Um die notwendige Anzahl paralleler Fäden, die sog. Kette, die am Kettbaum des Webstuhls angebracht wird, zu erhalten, bediente man sich der Scherleiter (Spulleiter, Spulgatter) und des Scherrahmens (Warf oder Karussell. Dazu steckte man die großen Spulen mit dem Kettgarn in die Scherleiter und führte dann die Garnstränge zu dem drehbaren, an der Decke befestigten, Scherrahmen. Die Anfangsstücke der Fäden wurden, ohne die linken und rechten Fäden zu vermischen, an dem Anfangszapfen des Scherrahmens befestigt. Nunmehr wurde jeweils ein linker und ein rechter Faden gekreuzt und in der gewünschten Länge über die weiteren Zapfen des Scherrahmens gespannt. War die gewünschte Menge an Kettfäden erreicht, wurde die Kette gesichert, abgenommen und in lockeren Luftmaschen geschlungen.

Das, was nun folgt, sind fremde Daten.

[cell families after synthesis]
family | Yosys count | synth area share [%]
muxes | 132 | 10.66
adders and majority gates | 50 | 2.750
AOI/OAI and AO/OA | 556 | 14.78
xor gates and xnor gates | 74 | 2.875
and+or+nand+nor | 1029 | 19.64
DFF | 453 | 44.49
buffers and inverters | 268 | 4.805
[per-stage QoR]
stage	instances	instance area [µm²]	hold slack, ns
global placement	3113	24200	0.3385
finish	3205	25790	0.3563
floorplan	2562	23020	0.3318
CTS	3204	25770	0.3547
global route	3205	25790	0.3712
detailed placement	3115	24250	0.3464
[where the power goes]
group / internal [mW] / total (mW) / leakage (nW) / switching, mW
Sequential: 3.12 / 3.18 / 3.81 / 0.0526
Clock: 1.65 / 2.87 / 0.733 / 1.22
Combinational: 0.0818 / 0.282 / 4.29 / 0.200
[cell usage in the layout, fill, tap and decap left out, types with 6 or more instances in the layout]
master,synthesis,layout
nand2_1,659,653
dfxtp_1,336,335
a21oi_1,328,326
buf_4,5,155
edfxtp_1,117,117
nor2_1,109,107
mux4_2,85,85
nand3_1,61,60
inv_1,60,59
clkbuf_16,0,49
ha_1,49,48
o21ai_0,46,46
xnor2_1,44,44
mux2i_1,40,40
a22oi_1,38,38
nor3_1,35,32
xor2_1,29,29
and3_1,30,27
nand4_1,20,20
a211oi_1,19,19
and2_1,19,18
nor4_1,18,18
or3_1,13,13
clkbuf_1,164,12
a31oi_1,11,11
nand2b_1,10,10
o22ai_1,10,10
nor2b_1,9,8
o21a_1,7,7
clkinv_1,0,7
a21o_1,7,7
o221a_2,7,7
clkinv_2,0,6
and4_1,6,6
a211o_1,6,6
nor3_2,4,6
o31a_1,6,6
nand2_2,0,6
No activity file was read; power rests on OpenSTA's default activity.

Da die Bauern das Weben in den meisten Fällen nur als Nebenerwerb oder für den Eigenbedarf in den Wintermonaten betrieben, wurde der Webstuhl und der Scherrahmen alle Jahre wieder in der Wohnstube aufgestellt.
Die Funktionsteile des Webstuhls sind:
- der drehbare Garn- oder Kettbaum am hinteren Ende, auf den die Kettfäden aufgezogen wurden
- der drehbare Brustbaum vorne, zu dem die Kettfäden führen und auf dem das Webgut (Leinen) entsteht;
- der drehbare Leinenbaum schräg unterhalb des Brustbaumes, der das gewebte Leinen aufnimmt.
- die durch die Pedale bewegten zwei Schäfte (Hebebäume, Geschirr), durch die die Kettfäden laufen und die bei jedem Pedaltritt paarweise vertikal gegeneinander verschoben werden, wodurch das sogenannte Webfach, durch welches das Schiffchen fährt, zwischen Schäften, Kammlade und Brustbaum entsteht;
- der Webkamm (Kammlade), durch den ebenfalls die Fäden laufen und der nach jedem Schuß mit dem Schiffchen gegen das Leinen gedrückt wird, um den letzten Einschußfaden an das bereits gewebte Leinen anzupressen.
Das bereits gewebte Leinen muss darüber hinaus mit einem Spreizholz gespreizt werden, damit bei fortschreitendem Weben ein Engerwerden des Webstückes verhindert wird. Ist das Webstück auf dem Brustbaum zu weit in Richtung auf die Hebebäume gewachsen, werden die Arretierungen von Kett- und Leinenbaum gelöst, das Leinen aufgewickelt und die Kette nachgezogen. Danach kann weiter gewebt werden, bis die Schwarte (Sitzbank des Webers) kracht. Das gewebte Leinenstück wurde gewaschen und mit dem Klopfholz bearbeitet, um das Gewebe geschmeidig zu machen. Nach dem letzten Spülen und Klopfen kam das Leinen auf die Bleiche. Nach dem Trocknen wurde das Leinen gereckt, zusammengelegt und in der Truhe bis zum Gebrauch verwahrt.
Der Flachs war dann gerobbt, gerefft, geröst, gederrt, gebroche, geschwingt, gehechelt, gebänne, gespann, gehaspelt, gekocht, geworfe, gewoowe und gefarbt.